◆ **EXERCISE PROMPT**
Produce word for word the lines of the data below running from the one that has "fillers: 3548 / 20600" to the one that has "clock buffers: 18 / 429", inclusive, and no others.

◆ **DATA TO EXAMINE**
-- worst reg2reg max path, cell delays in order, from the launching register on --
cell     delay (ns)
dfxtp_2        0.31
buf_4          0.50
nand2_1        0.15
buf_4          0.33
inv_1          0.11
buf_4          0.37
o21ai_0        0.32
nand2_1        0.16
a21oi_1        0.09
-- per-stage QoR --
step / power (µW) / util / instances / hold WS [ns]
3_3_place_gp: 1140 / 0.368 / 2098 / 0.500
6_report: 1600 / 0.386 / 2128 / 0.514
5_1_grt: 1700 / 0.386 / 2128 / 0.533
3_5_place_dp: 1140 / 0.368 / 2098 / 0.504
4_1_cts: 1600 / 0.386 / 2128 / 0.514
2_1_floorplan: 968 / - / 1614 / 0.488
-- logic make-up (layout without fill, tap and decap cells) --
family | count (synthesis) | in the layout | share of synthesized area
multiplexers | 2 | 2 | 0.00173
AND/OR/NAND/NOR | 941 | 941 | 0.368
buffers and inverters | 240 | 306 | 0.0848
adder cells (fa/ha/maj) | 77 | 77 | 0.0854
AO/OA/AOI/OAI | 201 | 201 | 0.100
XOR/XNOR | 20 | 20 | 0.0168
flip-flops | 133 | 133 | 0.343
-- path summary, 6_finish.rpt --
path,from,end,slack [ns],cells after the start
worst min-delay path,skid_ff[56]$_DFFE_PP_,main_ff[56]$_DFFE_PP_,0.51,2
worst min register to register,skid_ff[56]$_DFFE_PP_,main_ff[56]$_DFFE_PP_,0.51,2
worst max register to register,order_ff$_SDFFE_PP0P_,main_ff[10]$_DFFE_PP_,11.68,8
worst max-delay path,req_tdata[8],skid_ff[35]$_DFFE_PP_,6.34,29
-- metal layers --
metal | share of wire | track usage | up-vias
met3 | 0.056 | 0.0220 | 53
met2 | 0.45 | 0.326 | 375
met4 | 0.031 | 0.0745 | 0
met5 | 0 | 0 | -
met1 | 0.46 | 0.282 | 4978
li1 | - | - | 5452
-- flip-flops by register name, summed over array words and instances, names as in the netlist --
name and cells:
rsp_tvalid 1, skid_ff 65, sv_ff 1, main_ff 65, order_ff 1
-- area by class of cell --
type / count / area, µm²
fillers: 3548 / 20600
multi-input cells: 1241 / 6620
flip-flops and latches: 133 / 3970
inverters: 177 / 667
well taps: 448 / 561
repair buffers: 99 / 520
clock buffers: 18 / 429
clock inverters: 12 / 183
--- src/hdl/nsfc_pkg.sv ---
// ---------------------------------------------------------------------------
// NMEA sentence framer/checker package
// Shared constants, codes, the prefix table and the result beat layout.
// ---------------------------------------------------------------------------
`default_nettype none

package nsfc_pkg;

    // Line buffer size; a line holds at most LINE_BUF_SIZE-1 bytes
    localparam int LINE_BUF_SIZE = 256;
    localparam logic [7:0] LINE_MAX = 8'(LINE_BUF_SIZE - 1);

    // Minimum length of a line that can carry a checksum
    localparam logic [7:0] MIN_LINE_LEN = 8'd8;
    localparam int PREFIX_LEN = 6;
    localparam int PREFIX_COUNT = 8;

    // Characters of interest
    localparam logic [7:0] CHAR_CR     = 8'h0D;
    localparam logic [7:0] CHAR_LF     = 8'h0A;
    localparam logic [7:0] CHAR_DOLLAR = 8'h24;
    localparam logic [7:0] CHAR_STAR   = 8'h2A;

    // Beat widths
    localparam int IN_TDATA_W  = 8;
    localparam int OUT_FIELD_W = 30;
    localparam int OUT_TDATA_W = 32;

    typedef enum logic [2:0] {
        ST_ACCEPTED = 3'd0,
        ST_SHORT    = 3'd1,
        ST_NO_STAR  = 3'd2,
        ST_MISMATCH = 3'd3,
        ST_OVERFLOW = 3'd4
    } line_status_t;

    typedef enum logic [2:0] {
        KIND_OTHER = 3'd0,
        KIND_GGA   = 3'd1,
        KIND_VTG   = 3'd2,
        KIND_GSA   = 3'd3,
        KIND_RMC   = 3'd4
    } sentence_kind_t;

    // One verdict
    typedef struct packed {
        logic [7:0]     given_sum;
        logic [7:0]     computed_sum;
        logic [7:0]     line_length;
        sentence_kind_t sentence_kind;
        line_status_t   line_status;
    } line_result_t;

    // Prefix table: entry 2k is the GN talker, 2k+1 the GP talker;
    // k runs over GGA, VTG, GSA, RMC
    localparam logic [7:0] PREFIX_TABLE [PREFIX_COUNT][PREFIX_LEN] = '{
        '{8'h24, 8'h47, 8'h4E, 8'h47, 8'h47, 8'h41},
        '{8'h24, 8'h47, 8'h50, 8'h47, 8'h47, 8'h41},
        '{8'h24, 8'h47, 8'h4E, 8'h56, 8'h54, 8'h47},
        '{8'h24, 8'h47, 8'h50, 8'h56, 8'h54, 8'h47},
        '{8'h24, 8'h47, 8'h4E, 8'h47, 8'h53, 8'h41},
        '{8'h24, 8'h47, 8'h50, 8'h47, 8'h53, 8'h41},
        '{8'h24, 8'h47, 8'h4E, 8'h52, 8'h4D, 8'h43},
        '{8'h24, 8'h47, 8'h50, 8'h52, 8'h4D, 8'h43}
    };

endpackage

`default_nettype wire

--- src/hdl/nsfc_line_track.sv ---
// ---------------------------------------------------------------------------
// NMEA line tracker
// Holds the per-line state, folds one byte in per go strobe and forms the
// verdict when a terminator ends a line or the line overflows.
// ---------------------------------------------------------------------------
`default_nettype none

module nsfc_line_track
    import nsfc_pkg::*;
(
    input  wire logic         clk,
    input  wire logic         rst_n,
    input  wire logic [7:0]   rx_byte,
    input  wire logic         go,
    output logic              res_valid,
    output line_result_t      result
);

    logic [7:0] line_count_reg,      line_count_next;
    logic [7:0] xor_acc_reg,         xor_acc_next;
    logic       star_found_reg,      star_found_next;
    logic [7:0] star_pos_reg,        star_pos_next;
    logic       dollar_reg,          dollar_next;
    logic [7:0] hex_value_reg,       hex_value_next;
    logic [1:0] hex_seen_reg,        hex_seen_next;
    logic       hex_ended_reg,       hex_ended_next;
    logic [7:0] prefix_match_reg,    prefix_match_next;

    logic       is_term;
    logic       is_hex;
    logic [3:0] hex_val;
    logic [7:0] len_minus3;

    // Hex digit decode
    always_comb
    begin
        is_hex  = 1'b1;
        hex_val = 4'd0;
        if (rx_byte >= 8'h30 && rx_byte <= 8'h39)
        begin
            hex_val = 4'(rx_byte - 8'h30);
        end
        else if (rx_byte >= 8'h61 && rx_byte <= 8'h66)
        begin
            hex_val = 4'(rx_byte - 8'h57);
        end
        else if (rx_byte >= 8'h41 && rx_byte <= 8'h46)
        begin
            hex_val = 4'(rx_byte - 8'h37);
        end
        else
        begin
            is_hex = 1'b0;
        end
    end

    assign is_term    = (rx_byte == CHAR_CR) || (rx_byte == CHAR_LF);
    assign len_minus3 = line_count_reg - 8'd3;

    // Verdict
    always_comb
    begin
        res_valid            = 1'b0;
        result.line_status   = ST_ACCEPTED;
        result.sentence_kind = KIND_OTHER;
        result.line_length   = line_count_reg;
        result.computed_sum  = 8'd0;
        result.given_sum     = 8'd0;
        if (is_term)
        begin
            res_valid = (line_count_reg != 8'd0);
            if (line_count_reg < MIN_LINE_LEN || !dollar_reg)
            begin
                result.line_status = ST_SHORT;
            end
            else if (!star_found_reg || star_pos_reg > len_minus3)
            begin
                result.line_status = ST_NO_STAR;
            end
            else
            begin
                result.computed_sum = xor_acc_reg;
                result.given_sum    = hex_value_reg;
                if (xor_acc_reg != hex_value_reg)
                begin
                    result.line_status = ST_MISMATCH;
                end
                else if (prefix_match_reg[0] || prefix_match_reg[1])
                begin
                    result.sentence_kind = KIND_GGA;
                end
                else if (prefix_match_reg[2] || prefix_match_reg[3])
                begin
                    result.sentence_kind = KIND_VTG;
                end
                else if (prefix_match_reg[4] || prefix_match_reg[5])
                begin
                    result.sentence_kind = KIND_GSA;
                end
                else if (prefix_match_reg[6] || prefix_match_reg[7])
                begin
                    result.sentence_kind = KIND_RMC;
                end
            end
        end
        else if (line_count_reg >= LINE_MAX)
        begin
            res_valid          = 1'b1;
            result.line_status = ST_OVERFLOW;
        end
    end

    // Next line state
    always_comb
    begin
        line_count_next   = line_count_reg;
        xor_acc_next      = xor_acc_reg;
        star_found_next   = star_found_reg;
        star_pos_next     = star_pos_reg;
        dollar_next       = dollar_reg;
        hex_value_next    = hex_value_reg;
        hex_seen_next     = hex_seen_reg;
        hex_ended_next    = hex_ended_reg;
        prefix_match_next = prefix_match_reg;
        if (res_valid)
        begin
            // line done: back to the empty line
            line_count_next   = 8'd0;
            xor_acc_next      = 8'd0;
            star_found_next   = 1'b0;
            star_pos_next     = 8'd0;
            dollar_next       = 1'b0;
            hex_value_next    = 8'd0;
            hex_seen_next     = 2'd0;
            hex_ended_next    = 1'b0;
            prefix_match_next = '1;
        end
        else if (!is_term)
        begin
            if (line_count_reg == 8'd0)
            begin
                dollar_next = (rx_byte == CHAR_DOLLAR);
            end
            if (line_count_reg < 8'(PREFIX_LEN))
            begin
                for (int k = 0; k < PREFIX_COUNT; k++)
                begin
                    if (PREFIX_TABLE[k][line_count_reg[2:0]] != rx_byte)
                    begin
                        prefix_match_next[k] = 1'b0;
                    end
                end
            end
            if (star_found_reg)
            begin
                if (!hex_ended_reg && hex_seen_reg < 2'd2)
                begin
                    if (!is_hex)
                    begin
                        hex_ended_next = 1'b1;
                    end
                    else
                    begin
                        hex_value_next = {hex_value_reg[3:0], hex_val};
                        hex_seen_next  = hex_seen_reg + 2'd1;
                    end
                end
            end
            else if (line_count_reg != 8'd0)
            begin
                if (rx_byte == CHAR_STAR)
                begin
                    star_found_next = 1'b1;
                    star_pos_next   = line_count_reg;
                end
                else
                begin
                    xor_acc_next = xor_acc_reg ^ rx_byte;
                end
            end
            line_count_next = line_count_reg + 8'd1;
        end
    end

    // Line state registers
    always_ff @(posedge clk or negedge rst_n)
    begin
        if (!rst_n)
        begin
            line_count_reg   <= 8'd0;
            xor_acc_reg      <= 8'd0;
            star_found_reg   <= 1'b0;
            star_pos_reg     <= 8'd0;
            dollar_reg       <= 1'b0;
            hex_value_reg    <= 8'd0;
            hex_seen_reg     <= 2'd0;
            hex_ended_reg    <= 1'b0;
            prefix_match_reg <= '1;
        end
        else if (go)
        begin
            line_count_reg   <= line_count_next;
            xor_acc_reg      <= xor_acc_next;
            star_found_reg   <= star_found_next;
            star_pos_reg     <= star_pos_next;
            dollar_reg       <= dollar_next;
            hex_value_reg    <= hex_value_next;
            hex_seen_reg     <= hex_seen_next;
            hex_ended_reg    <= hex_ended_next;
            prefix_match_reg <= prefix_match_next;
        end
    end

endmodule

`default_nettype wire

◆ **ANSWER FOR THIS EXERCISE**
fillers: 3548 / 20600
multi-input cells: 1241 / 6620
flip-flops and latches: 133 / 3970
inverters: 177 / 667
well taps: 448 / 561
repair buffers: 99 / 520
clock buffers: 18 / 429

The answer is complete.